It's always so illuminating when economists talk about climate collapse, in much the way it's really useful to get a hairdresser's opinion on how to choose the best possible choice of chemotherapy so as to minimize hair loss in the patient.
This article is not about solutions to climate collapse, it is about infrastructure I. General and how there are so many many many roadblocks to any new infrastructure, which the author show as important by using a climate related infra project as its subject. EIR as nimby-weapon is nothing new…
The argument here is that the climate crisis is bigger than a few endangered species. The other side of it, though, is that if you're destroying important chunks of the environment, how much of it are you really saving? There are other ways to do green power generation than this one hydro project. Maybe it's really not worth smashing though all these endangered species' habitats.
We aren't trying to prevent climate change to save the environment, we're doing it to save the buildings and infrastructure we've built along coastlines, to prevent dangerous impacts to global agricultural output, and to stop tropical diseases from spreading further from the tropics.
Plenty of wildlife will also benefit if we limit/stop anthropogenic climate change, but that's just an added bonus. The threat they face isn't what makes climate change a crisis.

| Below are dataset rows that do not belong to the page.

Background: an optimization exercise with open tools, aiming at small area, a short achievable clock period and few clock cycles per item. Do not read the settings as production practice. The RTL was checked by simulation tests, not by an equivalence proof against the original design. Power and IR drop assume default switching activity.

==> module pe_injection_port, before the edit <==
module pe_injection_port #(
    parameter int phit_size               = noc_pkg::PHIT_SIZE,
    parameter int flit_size               = 1,
    parameter int addr_length             = 8,
    parameter int addr_place_in_header    = 0,
    parameter int no_vc                   = 8,
    parameter int floorplusone_log2_no_vc = noc_pkg::VC_IDX_W,
    parameter int buf_depth               = 4
) (
    input  logic                               clk,
    input  logic                               full_reset,
    input  logic [phit_size-1:0]               in_data,
    input  logic                               in_sent_req,
    input  logic                               in_new,
    input  logic [floorplusone_log2_no_vc-1:0] in_vc_no,
    output logic                               out_ready,
    output logic [phit_size-1:0]               out_data,
    output logic                               out_sent_req,
    output logic                               out_new,
    output logic                               out_tail,
    output logic [floorplusone_log2_no_vc-1:0] out_vc_no,
    input  logic                               in_ready,
    output logic [addr_length-1:0]             out_dest_addr,
    output logic                               protocol_error,
    output logic [31:0]                        no_packet_inject_report,
    output logic [31:0]                        stall_cycles_report
);
    localparam int LFW = noc_pkg::LENGTH_FIELD_WIDTH;
    localparam int VW  = floorplusone_log2_no_vc;
    localparam int SW  = $clog2(no_vc);
    localparam int EW  = phit_size + 1;
    logic [no_vc-1:0] full, empty, push, pop, rsel;
    logic [4*EW-1:0]  ents [no_vc];
    logic [4*no_vc-1:0] rs;
    logic [no_vc-1:0] body, lenx, rz;
    logic [LFW-1:0]   rem [no_vc];
    logic [no_vc-1:0] dec, acc;
    logic             sel_body, sel_lenx, sel_rz;
    logic [LFW-1:0]   sel_rem, rem_nxt;
    logic             ok, last, rz_nxt;
    inj_vc_dec #(
        .VW (VW),
        .N  (no_vc)
    ) u_dec (
        .vc  (in_vc_no),
        .dec (dec)
    );
    assign acc = dec & ~full;
    always_comb begin
        sel_body = 1'b0;
        sel_lenx = 1'b0;
        sel_rz   = 1'b0;
        sel_rem  = '0;
        for (int v = 0; v < no_vc; v++) begin
            sel_body = sel_body | (dec[v] & body[v]);
            sel_lenx = sel_lenx | (dec[v] & lenx[v]);
            sel_rz   = sel_rz   | (dec[v] & rz[v]);
            sel_rem  = sel_rem  | (rem[v] & {LFW{dec[v]}});
        end
    end
    inj_ready #(
        .VW (VW),
        .N  (no_vc)
    ) u_ready (
        .vc    (in_vc_no),
        .nfull (~full),
        .ready (out_ready)
    );
    assign ok        = in_new ^ sel_body;
    assign last      = ~in_new & (sel_lenx ? (in_data[LFW-1:0] < LFW'(3))
                                           : sel_rz);
    logic [LFW-1:0] rem_dec;
    inj_decr #(
        .W (LFW)
    ) u_decr (
        .a (sel_rem),
        .y (rem_dec)
    );
    assign rem_nxt   = sel_lenx ? in_data[LFW-1:0] : rem_dec;
    assign rz_nxt    = sel_lenx ? (in_data[LFW-1:0] == LFW'(3))
                                : (sel_rem == LFW'(4));
    for (genvar v = 0; v < no_vc; v++) begin : g_vc
        assign push[v] = in_sent_req & acc[v] & (in_new ^ body[v]);
        always_ff @(posedge clk) begin
            if (full_reset) begin
                body[v] <= 1'b0;
                lenx[v] <= 1'b0;
            end else if (push[v]) begin
                body[v] <= in_new | ~last;
                lenx[v] <= in_new;
            end
        end
        always_ff @(posedge clk) begin
            if (push[v] & ~in_new) begin
                rem[v] <= rem_nxt;
                rz[v]  <= rz_nxt;
            end
        end
        inj_vc_fifo #(
            .W     (EW),
            .DEPTH (buf_depth)
        ) u_fifo (
            .clk   (clk),
            .rst   (full_reset),
            .push  (push[v]),
            .din   ({last, in_data}),
            .pop   (pop[v]),
            .rsel  (rsel[v]),
            .ents  (ents[v]),
            .rs    (rs[4*v +: 4]),
            .full  (full[v]),
            .empty (empty[v])
        );
    end
    logic                   o_valid, o_new, o_tail, lock;
    logic [phit_size-1:0]   o_data;
    logic [SW-1:0]          o_vc;
    logic [addr_length-1:0] o_dest;
    logic                   adv, found, avail;
    logic [no_vc-1:0]       win, cur;
    logic [SW-1:0]          sel;
    logic [EW-1:0]          s_head;
    always_comb begin
        found = 1'b0;
        win   = '0;
        for (int v = 0; v < no_vc; v++) begin
            if (!found && !empty[v] && (SW'(v) > o_vc)) begin
                found  = 1'b1;
                win[v] = 1'b1;
            end
        end
        for (int v = 0; v < no_vc; v++) begin
            if (!found && !empty[v] && (SW'(v) <= o_vc)) begin
                found  = 1'b1;
                win[v] = 1'b1;
            end
        end
    end
    always_comb begin
        sel = o_vc;
        for (int v = 0; v < no_vc; v++)
            if (win[v]) sel = SW'(v);
    end
    for (genvar v = 0; v < no_vc; v++) begin : g_cur
        assign cur[v] = (o_vc == SW'(v));
    end
    assign rsel  = lock ? cur : win;
    assign avail = lock ? ~|(cur & empty) : found;
    assign adv   = ~o_valid | in_ready;
    assign pop   = rsel & {no_vc{adv & avail}};
    logic [4*no_vc*EW-1:0] all_ents;
    for (genvar v = 0; v < no_vc; v++) begin : g_ents
        assign all_ents[4*EW*v +: 4*EW] = ents[v];
    end
    inj_sel #(
        .W (EW),
        .N (4 * no_vc)
    ) u_sel (
        .d (all_ents),
        .s (rs),
        .y (s_head)
    );
    always_ff @(posedge clk) begin
        if (full_reset) begin
            o_valid <= 1'b0;
            lock    <= 1'b0;
            o_vc    <= SW'(no_vc - 1);
        end else if (adv) begin
            o_valid <= avail;
            if (avail) begin
                o_vc <= lock ? o_vc : sel;
                lock <= ~lock | ~s_head[phit_size];
            end
        end
    end
    always_ff @(posedge clk) begin
        if (adv) begin
            o_data <= s_head[phit_size-1:0];
            o_tail <= s_head[phit_size];
            o_new  <= ~lock;
            if (!lock) o_dest <= s_head[addr_place_in_header +: addr_length];
        end
    end
    assign out_sent_req  = o_valid;
    assign out_data      = o_data;
    assign out_new       = o_new;
    assign out_tail      = o_tail;
    assign out_vc_no     = VW'(o_vc);
    assign out_dest_addr = o_dest;
    always_ff @(posedge clk) begin
        if (full_reset) protocol_error <= 1'b0;
        else if (in_sent_req & out_ready & ~ok) protocol_error <= 1'b1;
    end
    logic [31:0] pkt_cnt, stall_cnt;
    always_ff @(posedge clk) begin
        if (full_reset) begin
            pkt_cnt   <= '0;
            stall_cnt <= '0;
        end else begin
            if (o_valid & in_ready & o_tail) pkt_cnt   <= pkt_cnt + 32'd1;
            if (in_sent_req & ~out_ready)    stall_cnt <= stall_cnt + 32'd1;
        end
    end
    assign no_packet_inject_report = pkt_cnt;
    assign stall_cycles_report     = stall_cnt;
endmodule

I'd be concerned that a several degree change in ocean temperatures (especially in shallows) could have a significant impact on large parts of our ecosystem.
It's a worthwhile topic for discussion, and you got the point across succinctly, I feel like you'd be doing the author a solid if you did some copyediting
So many of todays’ issues like the housing crisis are directly caused by prevailing NIMBY attitudes e.g multi-family housing zoning laws. Unfortunately, the cruel irony is people who want real change often through their own cognitive dissonance vote or act against their best interests when the “M” in NIMBY turns out to be themselves.
> The US, and New York State in particular, are embarked on a decarbonization agenda. Canada has a lot of hydropower to spare, which emits on CO2. (Though large hydropower is rather hilariously not deemed "renewable" by California, among others.) All we need is a big extension cord from Canada down to NYC, and we can save the climate, right?
This reads like the disjointed stream of consciousness of a drunk person watching the evening news.